Copyright 2005, by The Rubyists (bougyman,trey,deathsyn)* Licensed under the Gnu Public License, which should be included in licence/GPL.txt.

If you did not receive this licence file you can contact the author for a copy at bougy dot man at gmail dot com, or see the latest version at www.gnu.org/copyleft/gpl.html.

This is a little command wrapper for screen + vim to give you a nice IDE session for rails development. Console junkies should like it, but through the use of Escreen it can be GUI friendly as well.

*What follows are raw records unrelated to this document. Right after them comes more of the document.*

`config.mk`:
```
export PLATFORM = sky130hd
export DESIGN_NAME = swrite_engine_mc
export DESIGN_NICKNAME = d
export VERILOG_FILES = /design/src/rtl/swrite_engine_mc.sv
export SDC_FILE = /design/constraint.sdc
export NUM_CORES = 1
export LEC_CHECK = 0
export ABC_AREA = 1
export BUFFER_PORTS_ARGS = -buffer_cell sky130_fd_sc_hd__clkbuf_2
export CORE_ASPECT_RATIO = 0.75
export CORE_MARGIN = 10
export CORE_UTILIZATION = 45
export DETAILED_ROUTE_END_ITERATION = 8
export MAX_ROUTING_LAYER = met4
export PLACE_DENSITY = 0.82
export SLEW_MARGIN = 30
export SYNTH_ARGS = -nofsm -noshare
export SYNTH_HDL_FRONTEND = slang
export SYNTH_SLANG_ARGS = --single-unit
```
`constraint.sdc`:
```
create_clock -name aclk -period 2.3 [get_ports aclk]
set_input_delay 0 -clock aclk [delete_from_list [all_inputs] [get_ports aclk]]
set_output_delay 0 -clock aclk [all_outputs]
set_load 0.01 [all_outputs]
```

After installing the gem, change to a rails_root and run the command:

RailsEditor

The gem install should have linked RailsEditor to a location in your run path Then you’ll have ./script/editor available

./script/editor -? for usage (from the RAILS_ROOT).

BASIC USAGE

This is most likely only useful for console junkies, but may help for any vim user in a pinch that has to make console edits (ssh or what-not).

On startup (./script/editor) you’ll have a variety of windows set up for rails dev. Many will have VIM sessions in File Browser mode, others will be shells dedicated to a certain task. Screen 0 is for watching logs, screen 1 will run a console that will restart itself on exit. The ide gets more powerful for experienced ‘screen’ users with split screen modes and other goodies.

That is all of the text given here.